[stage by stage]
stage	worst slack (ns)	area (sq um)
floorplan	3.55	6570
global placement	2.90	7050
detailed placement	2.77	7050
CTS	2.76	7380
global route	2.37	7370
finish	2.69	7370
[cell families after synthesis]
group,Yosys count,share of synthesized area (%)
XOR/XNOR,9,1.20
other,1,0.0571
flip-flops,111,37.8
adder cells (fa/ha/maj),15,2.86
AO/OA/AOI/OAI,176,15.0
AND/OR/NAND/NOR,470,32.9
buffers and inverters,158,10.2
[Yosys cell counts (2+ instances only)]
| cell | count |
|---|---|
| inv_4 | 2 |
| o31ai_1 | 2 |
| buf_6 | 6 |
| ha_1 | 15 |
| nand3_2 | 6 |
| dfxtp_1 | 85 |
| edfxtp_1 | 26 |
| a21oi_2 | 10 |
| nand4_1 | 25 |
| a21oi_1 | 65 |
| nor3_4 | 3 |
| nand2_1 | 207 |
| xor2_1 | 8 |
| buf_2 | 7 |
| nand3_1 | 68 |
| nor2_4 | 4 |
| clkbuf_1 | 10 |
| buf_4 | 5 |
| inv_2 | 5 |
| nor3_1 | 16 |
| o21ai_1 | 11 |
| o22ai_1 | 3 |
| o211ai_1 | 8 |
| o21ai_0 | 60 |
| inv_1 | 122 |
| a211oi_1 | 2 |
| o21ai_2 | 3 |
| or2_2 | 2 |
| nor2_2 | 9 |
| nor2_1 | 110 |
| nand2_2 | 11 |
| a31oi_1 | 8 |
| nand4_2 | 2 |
## src/rtl/urxbd_pkg.sv

```systemverilog
package urxbd_pkg;

  // Receive phase, one-hot
  typedef enum logic [3:0] {
    PH_IDLE  = 4'b0001,
    PH_START = 4'b0010,
    PH_DATA  = 4'b0100,
    PH_BREAK = 4'b1000
  } rx_phase_e;

  localparam logic [15:0] BIT_PERIOD_RESET = 16'd16;
  localparam logic [3:0]  BREAK_ZEROS      = 4'd13;
  localparam logic [3:0]  DATA_BITS        = 4'd8;

  // floor(x/3) for 16-bit x as (x * ceil(2^17/3)) >> 17
  localparam logic [16:0] THIRD_MUL   = 17'd43691;
  localparam int unsigned THIRD_SHIFT = 17;

  // One result per sample
  typedef struct packed {
    logic       byte_valid;
    logic [7:0] rx_byte;
    logic       break_seen;
    logic       receiving;
  } result_t;

endpackage

```

## src/rtl/urxbd_if.sv

```systemverilog
// Sample channel: one line sample per transaction
interface urxbd_in_if;
  logic valid;
  logic ready;
  logic line_level;

  modport source (output valid, output line_level, input ready);
  modport sink   (input valid, input line_level, output ready);
endinterface

// Result channel: one result per sample
interface urxbd_out_if;
  logic       valid;
  logic       ready;
  logic       byte_valid;
  logic [7:0] rx_byte;
  logic       break_seen;
  logic       receiving;

  modport source (output valid, output byte_valid, output rx_byte,
                  output break_seen, output receiving, input ready);
  modport sink   (input valid, input byte_valid, input rx_byte,
                  input break_seen, input receiving, output ready);
endinterface

```

## src/rtl/urxbd_core.sv

```systemverilog
// Receiver state and the per-sample update
module urxbd_core #(
  parameter int unsigned TIME_BITS = 20
) (
  input  logic                clk_i,
  input  logic                rst_ni,
  input  logic                step_i,
  input  logic                level_i,
  input  logic [15:0]         bit_period_i,
  output urxbd_pkg::result_t  result_o
);

  urxbd_pkg::rx_phase_e phase_q, phase_d;
  logic                 prev_q, prev_d;
  logic [TIME_BITS-1:0] elapsed_q, elapsed_d;
  logic [TIME_BITS-1:0] next_q, next_d;
  logic [7:0]           byte_q, byte_d;
  logic [3:0]           cnt_q, cnt_d;
  logic [3:0]           zeros_q, zeros_d;

  logic [32:0]          third_prod;
  logic [15:0]          third;
  logic [TIME_BITS-1:0] elapsed_inc;
  logic [TIME_BITS:0]   next_sum;
  logic [TIME_BITS-1:0] next_adv;
  logic [3:0]           zeros_inc;

  // First sample offset: bit_period / 3 by reciprocal multiply
  assign third_prod = 33'(bit_period_i) * 33'(urxbd_pkg::THIRD_MUL);
  assign third      = third_prod[urxbd_pkg::THIRD_SHIFT +: 16];

  // Saturating time arithmetic, and the zero-sample count
  assign elapsed_inc = (&elapsed_q) ? elapsed_q : elapsed_q + 1'b1;
  assign next_sum    = {1'b0, next_q} + (TIME_BITS+1)'(bit_period_i);
  assign next_adv    = next_sum[TIME_BITS] ? {TIME_BITS{1'b1}} : next_sum[TIME_BITS-1:0];
  assign zeros_inc   = level_i ? zeros_q : zeros_q + 4'd1;

  // Next state and result
  always_comb begin
    phase_d   = phase_q;
    prev_d    = level_i;
    elapsed_d = elapsed_q;
    next_d    = next_q;
    byte_d    = byte_q;
    cnt_d     = cnt_q;
    zeros_d   = zeros_q;
    result_o  = '0;

    if (phase_q == urxbd_pkg::PH_IDLE) begin
      // falling edge opens a frame
      if (!level_i && prev_q) begin
        elapsed_d = '0;
        next_d    = TIME_BITS'(third);
        byte_d    = '0;
        cnt_d     = '0;
        phase_d   = urxbd_pkg::PH_START;
      end
    end else begin
      elapsed_d = elapsed_inc;
      if (elapsed_inc >= next_q) begin
        case (phase_q)
          urxbd_pkg::PH_START: begin
            next_d  = next_adv;
            phase_d = urxbd_pkg::PH_DATA;
          end
          urxbd_pkg::PH_DATA: begin
            next_d  = next_adv;
            zeros_d = zeros_inc;
            if (zeros_inc >= urxbd_pkg::BREAK_ZEROS) begin
              zeros_d              = '0;
              phase_d              = urxbd_pkg::PH_BREAK;
              result_o.break_seen  = 1'b1;
            end else if (cnt_q < urxbd_pkg::DATA_BITS) begin
              byte_d = byte_q | (8'(level_i) << cnt_q[2:0]);
              cnt_d  = cnt_q + 4'd1;
            end else if (level_i) begin
              // high stop sample: deliver the byte
              zeros_d             = '0;
              phase_d             = urxbd_pkg::PH_IDLE;
              result_o.byte_valid = 1'b1;
              result_o.rx_byte    = byte_q;
            end
          end
          urxbd_pkg::PH_BREAK: begin
            if (level_i) begin
              phase_d = urxbd_pkg::PH_IDLE;
            end
          end
          default: begin
            phase_d = urxbd_pkg::PH_IDLE;
          end
        endcase
      end
    end

    result_o.receiving = (phase_d != urxbd_pkg::PH_IDLE);
  end

  // State registers, advance once per sample
  always_ff @(posedge clk_i or negedge rst_ni) begin
    if (!rst_ni) begin
      phase_q   <= urxbd_pkg::PH_IDLE;
      prev_q    <= 1'b0;
      elapsed_q <= '0;
      next_q    <= '0;
      byte_q    <= '0;
      cnt_q     <= '0;
      zeros_q   <= '0;
    end else if (step_i) begin
      phase_q   <= phase_d;
      prev_q    <= prev_d;
      elapsed_q <= elapsed_d;
      next_q    <= next_d;
      byte_q    <= byte_d;
      cnt_q     <= cnt_d;
      zeros_q   <= zeros_d;
    end
  end

endmodule

```

## src/rtl/uart_rx_with_break_detect_unit.sv

```systemverilog
// Channel   Dir  Modport  Payload
// in_i      in   sink     line_level (1 bit)
// out_o     out  source   byte_valid, rx_byte[7:0], break_seen, receiving
// cfg       in   -        cfg_we_i, cfg_wdata_i[15:0] (bit_period)
//
// One sample per cycle while out_o is not stalled; each result passes the sample register,
// then the result register behind the receiver update.
// The result register lets the next sample enter while a result waits.
// Reset clears the receiver state, bit_period returns to 16.
// A stalled output holds its result; the pipe fills and in_i.ready drops.
module uart_rx_with_break_detect_unit #(
  parameter int unsigned TIME_BITS = 20
) (
  input  logic        clk_i,
  input  logic        rst_ni,
  input  logic        cfg_we_i,
  input  logic [15:0] cfg_wdata_i,
  urxbd_in_if.sink    in_i,
  urxbd_out_if.source out_o
);

  logic               in_vld_q;
  logic               in_lvl_q;
  logic               out_vld_q;
  urxbd_pkg::result_t out_q;
  urxbd_pkg::result_t step_res;
  logic [15:0]        bit_period_q;
  logic               step;

  // Pipe advance
  assign step       = in_vld_q && (!out_vld_q || out_o.ready);
  assign in_i.ready = !in_vld_q || step;

  // Bit period register
  always_ff @(posedge clk_i or negedge rst_ni) begin
    if (!rst_ni) begin
      bit_period_q <= urxbd_pkg::BIT_PERIOD_RESET;
    end else if (cfg_we_i) begin
      bit_period_q <= cfg_wdata_i;
    end
  end

  // Sample register
  always_ff @(posedge clk_i or negedge rst_ni) begin
    if (!rst_ni) begin
      in_vld_q <= 1'b0;
    end else if (in_i.ready) begin
      in_vld_q <= in_i.valid;
    end
  end

  always_ff @(posedge clk_i) begin
    if (in_i.valid && in_i.ready) begin
      in_lvl_q <= in_i.line_level;
    end
  end

  urxbd_core #(
    .TIME_BITS (TIME_BITS)
  ) u_core (
    .clk_i        (clk_i),
    .rst_ni       (rst_ni),
    .step_i       (step),
    .level_i      (in_lvl_q),
    .bit_period_i (bit_period_q),
    .result_o     (step_res)
  );

  // Result register
  always_ff @(posedge clk_i or negedge rst_ni) begin
    if (!rst_ni) begin
      out_vld_q <= 1'b0;
    end else if (step) begin
      out_vld_q <= 1'b1;
    end else if (out_o.ready) begin
      out_vld_q <= 1'b0;
    end
  end

  always_ff @(posedge clk_i) begin
    if (step) begin
      out_q <= step_res;
    end
  end

  assign out_o.valid      = out_vld_q;
  assign out_o.byte_valid = out_q.byte_valid;
  assign out_o.rx_byte    = out_q.rx_byte;
  assign out_o.break_seen = out_q.break_seen;
  assign out_o.receiving  = out_q.receiving;

endmodule
```

## src/flat_wrapper.sv

```systemverilog
// flat-port wrapper written by rule: the top's interface ports become plain ports
module uart_rx_with_break_detect_unit_flat 
#(
  parameter int unsigned TIME_BITS = 20
)
  (clk_i, rst_ni, cfg_we_i, cfg_wdata_i, in_i_valid, in_i_line_level, in_i_ready, out_o_valid, out_o_byte_valid, out_o_rx_byte, out_o_break_seen, out_o_receiving, out_o_ready);
  urxbd_in_if in_i_i ();
  urxbd_out_if out_o_i ();
  input  logic clk_i;
  input  logic rst_ni;
  input  logic cfg_we_i;
  input  logic [15:0] cfg_wdata_i;
  input wire logic [$bits(in_i_i.valid)-1:0] in_i_valid;
  input wire logic [$bits(in_i_i.line_level)-1:0] in_i_line_level;
  output wire logic [$bits(in_i_i.ready)-1:0] in_i_ready;
  output wire logic [$bits(out_o_i.valid)-1:0] out_o_valid;
  output wire logic [$bits(out_o_i.byte_valid)-1:0] out_o_byte_valid;
  output wire logic [$bits(out_o_i.rx_byte)-1:0] out_o_rx_byte;
  output wire logic [$bits(out_o_i.break_seen)-1:0] out_o_break_seen;
  output wire logic [$bits(out_o_i.receiving)-1:0] out_o_receiving;
  input wire logic [$bits(out_o_i.ready)-1:0] out_o_ready;
  assign in_i_i.valid = in_i_valid;
  assign in_i_i.line_level = in_i_line_level;
  assign in_i_ready = in_i_i.ready;
  assign out_o_valid = out_o_i.valid;
  assign out_o_byte_valid = out_o_i.byte_valid;
  assign out_o_rx_byte = out_o_i.rx_byte;
  assign out_o_break_seen = out_o_i.break_seen;
  assign out_o_receiving = out_o_i.receiving;
  assign out_o_i.ready = out_o_ready;
  uart_rx_with_break_detect_unit #(.TIME_BITS(TIME_BITS)) u_core (.clk_i(clk_i), .rst_ni(rst_ni), .cfg_we_i(cfg_we_i), .cfg_wdata_i(cfg_wdata_i), .in_i(in_i_i), .out_o(out_o_i));
endmodule
```

## config.mk

```make
export PLATFORM = sky130hd
export DESIGN_NAME = uart_rx_with_break_detect_unit_flat
export DESIGN_NICKNAME = d
export VERILOG_FILES = /design/src/rtl/urxbd_pkg.sv /design/src/rtl/urxbd_if.sv /design/src/rtl/urxbd_core.sv /design/src/rtl/uart_rx_with_break_detect_unit.sv /design/src/flat_wrapper.sv
export SDC_FILE = /design/constraint.sdc
export NUM_CORES = 1
export LEC_CHECK = 0
export BUFFER_PORTS_ARGS = -buffer_cell sky130_fd_sc_hd__buf_2
export CELL_PAD_IN_SITES_DETAIL_PLACEMENT = 0
export CELL_PAD_IN_SITES_GLOBAL_PLACEMENT = 1
export CORE_MARGIN = 2
export CORE_UTILIZATION = 45
export CTS_BUF_LIST = sky130_fd_sc_hd__clkbuf_8
export DETAILED_ROUTE_END_ITERATION = 12
export GPL_TIMING_DRIVEN = 0
export PLACE_DENSITY_LB_ADDON = 0.1
export SYNTH_ARGS = -nofsm -noshare
export SYNTH_HDL_FRONTEND = slang
export SYNTH_HIERARCHICAL = 1
export SYNTH_SLANG_ARGS = --single-unit
```

## constraint.sdc

```tcl
create_clock -name clk_i -period 10.6 [get_ports clk_i]
set_clock_uncertainty 0.05 [all_clocks]
set_input_delay 0.53 -clock clk_i [delete_from_list [all_inputs] [get_ports clk_i]]
set_output_delay 0.53 -clock clk_i [all_outputs]
set_load 0.02 [all_outputs]
```

==> results.md <==
- The run finished with clean final reports.
- In the synthesized netlist the async set-or-reset flop fraction comes to 0.868.
- The count of pins on the block boundary is 35.
- The sequential area share after synthesis is 0.222.
- In the layout the commonest cells are inv_1 (212), ha_1 (169), fa_1 (78), dfrtp_1 (77), nand2_1 (66).
- For this run, the number of Yosys warnings is 6.
- The total wirelength of the detailed-routed design is 25.3 mm.
- Timing would allow up to 154 MHz.
- In the global route stage, overall resource usage came out at 0.220.
- The number of rows in the core area is 55.
- The total core area is 22800 um2.
- In this run the worst path has a maximum fanout of 10.
- The final antenna-violating net count is 0.
- The number of nets produced by synthesis is 1396.
- From bottom edge to top edge, the die measures 157 um.
- The worst slew slack as a fraction of its limit is 0.414.
- The area of the mapped netlist is 10500 um2.
- At the pin with the least slew margin, the transition time is 874 ps.
- In this run the tool buffered the top-level ports with 33 buffer cells.
- The setup path with the least slack is of type flip-flop to flip-flop.
- After routing the design area is 11300 um2.
- The floorplan step defined a die boundary enclosing 24600 um2.
- The largest net degree at the start of global routing is 53.
- The critical path required time is 10820 ps.
- The number of sinks driven by the clock tree is 91.
- The category of the worst setup path capture point is a flip-flop.
- The clock transition time at the flip-flop clock pins of the worst setup and hold paths is 110 ps.
- Setup violations remaining at the end of the flow were counted as 0.
- The synthesized flop and latch total is 91.
- The detailed placement HPWL is 20.8 mm.
- Once the clock tree was built, the resizer swapped 0 gates to a different size.
- TritonCTS built the clock tree.
- The final max-slew violation count is 0.
- The xor and xnor area share after synthesis is 0.0408.
- The main combinational cell family by area after synthesis is adder cells.
- The number of design rule violations left after detail routing is 0.
- The iteration-0 DRC count of the detailed router is 468.
- Post-CTS timing repair inserted 0 buffers for setup.
- The hold violation total from the final report is 0.
- The total number of vias is 7981.
- The share of the synthesized area in compound gates (AO/OA/AOI/OAI) is 0.156.
- Measured along the x axis, the die boundary spans 157 um.
- The antenna diode count is 0.
- Counting along the longest clock path gives a buffer depth of 2.
- The type of element launching the critical path is a flip-flop.
- The residual overflow from global routing is 0.
- The first-pass GRT wire length is 42.1 mm.
- The post-placement setup slack is 4200 ps.
- The class of the tightest hold or removal check is input port to async pin.
- The ratio of cells with drive above 1 in the final layout is 0.0867.
- The simple logic cell fraction of the synthesized area is 0.115.
- The initial core utilization is 0.462.
- In this run, CTS created clock tree buffers numbering 9.
- The number of antenna violations at the first check in global routing came to 0.
- The instance area at placement is 11100 um2.
- The sum of negative setup slack is 0 ps.
- For this run, the detailed router's first-pass iteration total came to 4.
- Setup repair after global routing left no endpoint under its margin.
- Routability-driven placement finished with a final weighted congestion of 0.869.
- Subtracting the final worst setup slack from the clock period gives 6480 ps.
- The dominant synthesized flop cell is dfrtp_1.
- In this run the clock root is driven by a clkbuf_8.
- Setup slack closes at 4120 ps.
- Clock latency on the worst-skew pair, taken at its later pin, is 390 ps.
- For this design, the CTS-stage hold fixing added 0 buffers.
- A synthesized cell averages 9.34 um2.
- The portion of the clock cycle consumed by the worst path in the final layout is 0.611.
- Synthesis produced a netlist whose cell count is 1127.
- After synthesis, the share of cell area in mux cells is 0.0292.
- In this run the number of H-tree levels came out at 3.
- The number of unique standard cell types used by synthesis is 78.
- The area growth from synthesis to layout is 7.43%.
- The average vias per placed instance is 5.36.
- The via count of the first global-routing pass is 7956.
- Of the total synthesized cell area, the portion taken by full adders, half adders and majority gates is 0.349.
- After the last flow step, the layout net total stands at 1441.
- The average wire per standard cell is 17.0 um.
- The tool flagged a number of max-cap violations equal to 0.
- The leading cell type in the layout, fill and taps excluded is inv_1.
- At the worst endpoint, the arrival time is 6700 ps.
- The count of flip-flops with a built-in enable after synthesis is 12.
[cells by family after synthesis]
kind of cell	after synthesis
multiplexers	24
AO/OA/AOI/OAI	249
flip-flops	91
XOR/XNOR	49
adder cells (fa/ha/maj)	247
buffers and inverters	236
AND/OR/NAND/NOR	231
[per-layer routing]
layer | vias up | wire length (um) | track usage
met4 | 0 | 215 | 0.0315
met5 | - | 0 | 0
met1 | 3842 | 13200 | 0.333
met3 | 12 | 1180 | 0.0358
li1 | 3957 | - | -
met2 | 170 | 10800 | 0.337
[flip-flops by register name, summed over array words and instances (netlist names)]
signal / flops
u_core/u_core/byte_q: 8
u_core/u_core/elapsed_q: 20
u_core/in_lvl_q: 1
u_core/out_o.valid: 1
u_core/u_core/prev_q: 1
u_core/u_core/cnt_q: 4
u_core/out_o.byte_valid: 1
u_core/u_core/zeros_q: 4
u_core/bit_period_q: 16
u_core/out_o.receiving: 1
u_core/u_core/phase_q: 4
u_core/u_core/next_q: 20
u_core/out_o.break_seen: 1
u_core/in_vld_q: 1
u_core/out_o.rx_byte: 8
[final cells by class]
type	count	area, um2
multi-input combinational	800	7270
clock buffer	9	124
inverter	212	796
tap	313	392
clock inverter	7	71.3
sequential	91	2340
timing repair buffer	34	195
fill	2184	11500
buffer	24	126
[Yosys cell counts, types with 4 or more instances]
cell type,count,area [um2]
o22ai_1,10,62.6
mux2_2,10,113
nand2b_1,10,62.6
o21ai_1,4,20.0
and2_1,19,119
nand3_1,22,110
a21o_1,18,135
a22o_1,13,114
o21ai_0,52,260
nor2_1,48,180
inv_1,212,796
xnor2_1,27,236
o21bai_1,7,52.6
ha_1,169,2110
nor2b_1,7,43.8
fa_1,78,1560
o21a_1,5,37.5
dfrtp_1,77,1930
nand4_1,6,37.5
buf_2,6,30.0
edfxtp_1,12,360
and4_1,4,35.0
a21oi_1,64,320
o221ai_1,8,70.1
clkbuf_1,12,45.0
o31ai_1,12,90.1
or3_1,5,31.3
nand2_1,66,248
a31oi_1,12,75.1
nor3_1,13,65.1
a211oi_1,14,105
mux2_4,11,165
and3_1,8,50.1
xor2_1,22,193
[worst paths after layout]
check	startpoint	to	slack (ps)	cells after the start
max reg2reg	u_core/bit_period_q[1]	u_core/u_core/next_q[10]	4120	20
min	rst_ni	u_core/bit_period_q[6]	9	1
min reg2reg	u_core/u_core/byte_q[7]	u_core/u_core/byte_q[7]	450	2
max	u_core/bit_period_q[1]	u_core/u_core/next_q[10]	4120	20
min in group clk_i	in_i_line_level	u_core/in_lvl_q	260	1
max in group asynchronous	rst_ni	u_core/u_core/phase_q[0]	9820	2
[critical path: stages (launching register included)]
cell	delay (ps)
dfrtp_1	590
ha_1	480
xor2_1	390
ha_1	320
inv_1	80
fa_1	410
inv_1	90
fa_1	420
fa_1	550
inv_1	50
fa_1	520
inv_1	40
ha_1	340
a21o_1	200
a211o_1	320
a211oi_2	230
a211oi_1	190
o31ai_1	310
a21oi_1	220
a2111oi_0	460
nor3_1	100
[stage by stage]
step / cells / util / hold slack [ps]
3_5_place_dp: 1474 / 0.488 / 425
5_1_grt: 1490 / 0.497 / 17.4
3_3_place_gp: 1473 / 0.487 / 415
2_1_floorplan: 1127 / - / 184
4_1_cts: 1490 / 0.497 / 7.99
6_report: 1490 / 0.497 / 8.82
Power is left out: the tool's default activity adds up to more than one toggle a clock period on the data nets, which glitch-free logic cannot reach.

○ ○ ○ ○ ○ ○ ○

**EXERCISE OBJECTIVE**
Check every line of the entries above, and copy those that carry the string "typedef".

**FINAL ANSWER**
  typedef enum logic [3:0] {
  typedef struct packed {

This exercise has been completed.